→ **Activity**:
I'd like an exact copy of every line from the start of the entries below through the line containing "- largest cell class unchanged", please.

========================================================================

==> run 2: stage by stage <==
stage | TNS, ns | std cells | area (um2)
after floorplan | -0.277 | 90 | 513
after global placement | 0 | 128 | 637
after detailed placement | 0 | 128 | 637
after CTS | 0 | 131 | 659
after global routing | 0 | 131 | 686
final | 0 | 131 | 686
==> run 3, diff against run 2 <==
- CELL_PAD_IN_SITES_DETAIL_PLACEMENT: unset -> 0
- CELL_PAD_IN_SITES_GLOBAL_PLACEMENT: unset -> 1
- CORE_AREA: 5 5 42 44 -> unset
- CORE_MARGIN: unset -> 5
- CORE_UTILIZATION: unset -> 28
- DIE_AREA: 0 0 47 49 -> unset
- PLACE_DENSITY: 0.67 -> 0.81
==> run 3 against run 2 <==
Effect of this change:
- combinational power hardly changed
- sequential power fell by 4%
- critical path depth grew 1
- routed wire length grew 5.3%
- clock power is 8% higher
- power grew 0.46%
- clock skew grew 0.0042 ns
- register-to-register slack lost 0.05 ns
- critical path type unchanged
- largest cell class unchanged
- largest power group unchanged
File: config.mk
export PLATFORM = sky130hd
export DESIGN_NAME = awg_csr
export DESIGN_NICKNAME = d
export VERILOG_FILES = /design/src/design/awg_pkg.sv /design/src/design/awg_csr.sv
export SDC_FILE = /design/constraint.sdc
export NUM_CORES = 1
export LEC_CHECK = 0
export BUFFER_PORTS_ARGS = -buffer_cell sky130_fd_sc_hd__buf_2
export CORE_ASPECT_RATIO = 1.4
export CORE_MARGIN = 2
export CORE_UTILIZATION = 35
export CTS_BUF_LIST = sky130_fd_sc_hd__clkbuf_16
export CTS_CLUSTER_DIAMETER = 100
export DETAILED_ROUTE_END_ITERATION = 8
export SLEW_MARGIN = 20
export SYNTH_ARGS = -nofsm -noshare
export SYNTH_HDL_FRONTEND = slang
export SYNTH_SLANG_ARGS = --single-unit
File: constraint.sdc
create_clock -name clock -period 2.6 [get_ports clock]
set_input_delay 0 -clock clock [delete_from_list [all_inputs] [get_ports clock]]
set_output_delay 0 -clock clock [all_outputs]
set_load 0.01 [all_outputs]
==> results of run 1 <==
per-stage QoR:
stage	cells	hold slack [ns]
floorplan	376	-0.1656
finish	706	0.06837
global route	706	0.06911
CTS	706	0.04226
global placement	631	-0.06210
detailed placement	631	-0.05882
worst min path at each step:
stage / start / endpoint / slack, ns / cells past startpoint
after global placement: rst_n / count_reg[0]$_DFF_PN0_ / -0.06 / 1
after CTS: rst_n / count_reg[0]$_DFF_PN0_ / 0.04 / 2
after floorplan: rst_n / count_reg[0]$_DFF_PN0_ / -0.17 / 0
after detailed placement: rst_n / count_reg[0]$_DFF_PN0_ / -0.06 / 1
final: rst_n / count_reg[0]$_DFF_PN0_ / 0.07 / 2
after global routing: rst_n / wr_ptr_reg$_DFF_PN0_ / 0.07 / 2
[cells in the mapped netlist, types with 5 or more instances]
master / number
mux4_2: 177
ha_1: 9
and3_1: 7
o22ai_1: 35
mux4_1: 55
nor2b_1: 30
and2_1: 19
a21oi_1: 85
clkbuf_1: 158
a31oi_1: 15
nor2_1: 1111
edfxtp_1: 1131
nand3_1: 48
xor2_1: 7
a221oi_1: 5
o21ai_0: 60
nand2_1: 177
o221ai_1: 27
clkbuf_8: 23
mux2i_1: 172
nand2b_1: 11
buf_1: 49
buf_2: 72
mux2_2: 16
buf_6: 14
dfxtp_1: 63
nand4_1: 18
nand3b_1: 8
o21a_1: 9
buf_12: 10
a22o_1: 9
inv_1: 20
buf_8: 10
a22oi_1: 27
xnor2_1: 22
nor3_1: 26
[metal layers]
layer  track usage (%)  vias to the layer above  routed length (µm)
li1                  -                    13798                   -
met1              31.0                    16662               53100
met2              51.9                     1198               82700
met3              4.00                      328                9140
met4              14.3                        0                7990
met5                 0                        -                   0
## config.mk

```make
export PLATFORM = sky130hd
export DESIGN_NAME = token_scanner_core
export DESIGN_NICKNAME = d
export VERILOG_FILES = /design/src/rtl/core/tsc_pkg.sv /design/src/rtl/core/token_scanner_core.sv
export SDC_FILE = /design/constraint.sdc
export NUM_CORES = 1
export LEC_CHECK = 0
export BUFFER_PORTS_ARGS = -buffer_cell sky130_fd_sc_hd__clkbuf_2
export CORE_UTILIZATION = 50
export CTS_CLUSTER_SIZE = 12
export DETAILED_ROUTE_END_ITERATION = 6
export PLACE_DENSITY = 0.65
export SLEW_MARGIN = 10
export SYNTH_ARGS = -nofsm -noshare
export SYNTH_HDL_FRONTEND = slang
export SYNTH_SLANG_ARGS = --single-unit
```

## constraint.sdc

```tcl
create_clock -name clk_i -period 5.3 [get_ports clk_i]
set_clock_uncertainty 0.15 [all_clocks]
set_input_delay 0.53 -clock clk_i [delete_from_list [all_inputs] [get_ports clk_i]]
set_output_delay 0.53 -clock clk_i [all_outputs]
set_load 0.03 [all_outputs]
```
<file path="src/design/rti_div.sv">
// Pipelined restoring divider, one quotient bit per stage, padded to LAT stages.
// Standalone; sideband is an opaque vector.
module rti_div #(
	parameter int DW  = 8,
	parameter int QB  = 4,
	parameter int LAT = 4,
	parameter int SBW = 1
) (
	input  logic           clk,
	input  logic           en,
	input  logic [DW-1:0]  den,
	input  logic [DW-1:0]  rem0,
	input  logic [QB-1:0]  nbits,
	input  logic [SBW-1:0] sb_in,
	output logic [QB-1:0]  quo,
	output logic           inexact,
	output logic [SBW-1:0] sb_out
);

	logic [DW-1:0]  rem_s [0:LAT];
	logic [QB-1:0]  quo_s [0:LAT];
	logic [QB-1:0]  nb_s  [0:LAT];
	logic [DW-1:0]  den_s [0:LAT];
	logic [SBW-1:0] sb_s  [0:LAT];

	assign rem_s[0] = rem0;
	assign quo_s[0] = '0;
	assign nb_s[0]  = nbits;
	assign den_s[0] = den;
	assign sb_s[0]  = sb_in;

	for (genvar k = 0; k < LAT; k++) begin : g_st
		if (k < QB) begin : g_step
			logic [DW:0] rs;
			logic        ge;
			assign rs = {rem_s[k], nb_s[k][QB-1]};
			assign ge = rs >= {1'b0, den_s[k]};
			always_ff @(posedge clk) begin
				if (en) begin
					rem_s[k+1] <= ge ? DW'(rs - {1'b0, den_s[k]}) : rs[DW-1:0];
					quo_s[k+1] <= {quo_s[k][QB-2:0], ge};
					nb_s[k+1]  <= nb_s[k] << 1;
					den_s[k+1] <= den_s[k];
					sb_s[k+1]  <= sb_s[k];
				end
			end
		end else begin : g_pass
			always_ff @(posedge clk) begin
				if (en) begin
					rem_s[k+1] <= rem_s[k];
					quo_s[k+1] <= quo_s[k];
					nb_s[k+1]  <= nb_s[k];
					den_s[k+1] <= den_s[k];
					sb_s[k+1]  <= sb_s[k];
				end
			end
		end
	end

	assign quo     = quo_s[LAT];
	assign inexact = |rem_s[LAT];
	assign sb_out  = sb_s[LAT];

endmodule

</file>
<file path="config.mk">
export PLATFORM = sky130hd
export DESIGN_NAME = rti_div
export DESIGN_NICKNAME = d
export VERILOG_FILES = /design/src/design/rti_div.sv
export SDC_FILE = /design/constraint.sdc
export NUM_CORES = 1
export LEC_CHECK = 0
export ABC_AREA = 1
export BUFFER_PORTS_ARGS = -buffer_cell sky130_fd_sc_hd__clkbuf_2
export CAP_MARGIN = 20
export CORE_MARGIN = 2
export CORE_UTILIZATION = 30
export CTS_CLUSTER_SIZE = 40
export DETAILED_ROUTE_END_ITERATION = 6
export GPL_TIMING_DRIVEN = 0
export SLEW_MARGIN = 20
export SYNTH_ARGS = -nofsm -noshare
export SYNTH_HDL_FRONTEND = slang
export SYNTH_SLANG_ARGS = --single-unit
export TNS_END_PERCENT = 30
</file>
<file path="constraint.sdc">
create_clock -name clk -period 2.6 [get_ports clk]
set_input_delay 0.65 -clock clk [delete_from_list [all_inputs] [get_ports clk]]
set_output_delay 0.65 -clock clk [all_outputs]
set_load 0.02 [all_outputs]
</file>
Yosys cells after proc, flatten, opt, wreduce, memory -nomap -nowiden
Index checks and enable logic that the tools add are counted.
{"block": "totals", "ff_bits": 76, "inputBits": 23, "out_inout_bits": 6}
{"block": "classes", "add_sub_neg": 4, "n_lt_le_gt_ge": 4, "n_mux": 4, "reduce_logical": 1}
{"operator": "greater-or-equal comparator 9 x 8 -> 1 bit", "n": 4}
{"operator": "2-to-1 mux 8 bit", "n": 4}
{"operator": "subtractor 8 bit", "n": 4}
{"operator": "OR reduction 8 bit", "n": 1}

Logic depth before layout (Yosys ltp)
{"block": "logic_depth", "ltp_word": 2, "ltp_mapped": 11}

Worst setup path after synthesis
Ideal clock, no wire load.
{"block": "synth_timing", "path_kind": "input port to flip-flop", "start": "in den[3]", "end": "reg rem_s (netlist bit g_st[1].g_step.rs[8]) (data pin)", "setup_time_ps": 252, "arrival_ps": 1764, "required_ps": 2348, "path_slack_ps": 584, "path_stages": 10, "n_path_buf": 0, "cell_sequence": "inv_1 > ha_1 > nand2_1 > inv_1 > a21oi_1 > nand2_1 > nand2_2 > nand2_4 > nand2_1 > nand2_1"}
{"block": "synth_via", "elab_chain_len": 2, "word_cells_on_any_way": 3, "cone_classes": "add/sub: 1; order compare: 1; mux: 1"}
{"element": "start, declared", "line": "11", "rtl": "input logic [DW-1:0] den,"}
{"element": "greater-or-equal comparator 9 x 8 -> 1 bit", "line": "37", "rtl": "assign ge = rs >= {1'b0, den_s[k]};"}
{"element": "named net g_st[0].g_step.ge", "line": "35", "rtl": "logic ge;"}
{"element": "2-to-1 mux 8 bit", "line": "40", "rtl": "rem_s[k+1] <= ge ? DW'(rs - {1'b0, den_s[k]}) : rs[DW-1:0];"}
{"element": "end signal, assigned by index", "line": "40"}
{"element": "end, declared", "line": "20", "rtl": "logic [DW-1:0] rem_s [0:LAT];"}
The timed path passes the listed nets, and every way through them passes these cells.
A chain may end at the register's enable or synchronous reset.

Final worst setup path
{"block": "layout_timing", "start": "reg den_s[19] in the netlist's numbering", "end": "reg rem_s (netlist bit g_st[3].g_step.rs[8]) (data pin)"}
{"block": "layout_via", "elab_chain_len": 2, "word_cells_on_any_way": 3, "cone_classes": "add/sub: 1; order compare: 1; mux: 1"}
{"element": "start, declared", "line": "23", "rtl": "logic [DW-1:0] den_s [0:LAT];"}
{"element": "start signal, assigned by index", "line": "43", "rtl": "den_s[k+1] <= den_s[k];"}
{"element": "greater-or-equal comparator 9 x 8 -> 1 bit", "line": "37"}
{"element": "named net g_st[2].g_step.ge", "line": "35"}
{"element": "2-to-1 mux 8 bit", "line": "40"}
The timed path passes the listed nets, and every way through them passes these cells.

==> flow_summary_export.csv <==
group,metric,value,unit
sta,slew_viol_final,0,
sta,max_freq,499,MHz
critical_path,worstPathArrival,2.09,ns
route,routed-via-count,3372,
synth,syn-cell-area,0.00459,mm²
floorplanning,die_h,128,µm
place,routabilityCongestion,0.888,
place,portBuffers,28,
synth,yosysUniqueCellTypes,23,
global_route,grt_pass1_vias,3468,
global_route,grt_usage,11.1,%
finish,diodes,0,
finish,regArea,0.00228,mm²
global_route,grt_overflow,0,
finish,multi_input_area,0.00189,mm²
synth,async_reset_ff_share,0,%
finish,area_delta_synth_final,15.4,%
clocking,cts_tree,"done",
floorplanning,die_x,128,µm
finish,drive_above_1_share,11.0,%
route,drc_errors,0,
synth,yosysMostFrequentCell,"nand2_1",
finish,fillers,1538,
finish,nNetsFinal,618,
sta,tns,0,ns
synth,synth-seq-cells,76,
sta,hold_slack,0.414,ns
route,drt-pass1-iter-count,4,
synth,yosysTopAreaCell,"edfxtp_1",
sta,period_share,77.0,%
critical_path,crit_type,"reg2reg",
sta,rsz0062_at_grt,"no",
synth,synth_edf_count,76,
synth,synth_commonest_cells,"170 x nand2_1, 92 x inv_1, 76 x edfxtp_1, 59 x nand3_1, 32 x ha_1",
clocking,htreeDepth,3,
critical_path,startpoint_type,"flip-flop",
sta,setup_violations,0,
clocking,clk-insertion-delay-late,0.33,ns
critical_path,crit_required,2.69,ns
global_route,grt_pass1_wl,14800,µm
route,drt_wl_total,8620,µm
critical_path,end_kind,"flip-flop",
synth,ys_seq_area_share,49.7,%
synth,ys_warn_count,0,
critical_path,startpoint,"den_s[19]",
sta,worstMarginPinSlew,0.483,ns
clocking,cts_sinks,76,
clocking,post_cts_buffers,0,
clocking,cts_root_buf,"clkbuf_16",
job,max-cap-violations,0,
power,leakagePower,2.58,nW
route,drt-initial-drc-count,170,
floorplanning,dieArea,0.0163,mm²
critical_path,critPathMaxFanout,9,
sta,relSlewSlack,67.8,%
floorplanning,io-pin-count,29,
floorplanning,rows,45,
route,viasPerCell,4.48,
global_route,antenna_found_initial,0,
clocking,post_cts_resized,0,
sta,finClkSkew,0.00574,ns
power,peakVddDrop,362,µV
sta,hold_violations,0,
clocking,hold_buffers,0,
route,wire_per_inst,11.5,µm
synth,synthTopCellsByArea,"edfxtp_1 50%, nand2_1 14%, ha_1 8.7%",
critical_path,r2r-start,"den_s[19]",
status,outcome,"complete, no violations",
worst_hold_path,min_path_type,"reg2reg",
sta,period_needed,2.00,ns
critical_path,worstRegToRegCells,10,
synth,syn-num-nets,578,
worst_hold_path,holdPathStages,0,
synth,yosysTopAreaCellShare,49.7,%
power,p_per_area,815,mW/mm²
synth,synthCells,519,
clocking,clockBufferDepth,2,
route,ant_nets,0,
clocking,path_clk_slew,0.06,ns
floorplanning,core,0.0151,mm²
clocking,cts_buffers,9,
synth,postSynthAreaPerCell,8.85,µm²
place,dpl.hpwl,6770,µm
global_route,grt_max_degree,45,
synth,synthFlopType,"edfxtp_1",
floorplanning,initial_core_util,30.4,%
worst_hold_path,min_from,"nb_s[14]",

========================================================================

→ **Result for this task**:
==> run 2: stage by stage <==
stage | TNS, ns | std cells | area (um2)
after floorplan | -0.277 | 90 | 513
after global placement | 0 | 128 | 637
after detailed placement | 0 | 128 | 637
after CTS | 0 | 131 | 659
after global routing | 0 | 131 | 686
final | 0 | 131 | 686
==> run 3, diff against run 2 <==
- CELL_PAD_IN_SITES_DETAIL_PLACEMENT: unset -> 0
- CELL_PAD_IN_SITES_GLOBAL_PLACEMENT: unset -> 1
- CORE_AREA: 5 5 42 44 -> unset
- CORE_MARGIN: unset -> 5
- CORE_UTILIZATION: unset -> 28
- DIE_AREA: 0 0 47 49 -> unset
- PLACE_DENSITY: 0.67 -> 0.81
==> run 3 against run 2 <==
Effect of this change:
- combinational power hardly changed
- sequential power fell by 4%
- critical path depth grew 1
- routed wire length grew 5.3%
- clock power is 8% higher
- power grew 0.46%
- clock skew grew 0.0042 ns
- register-to-register slack lost 0.05 ns
- critical path type unchanged
- largest cell class unchanged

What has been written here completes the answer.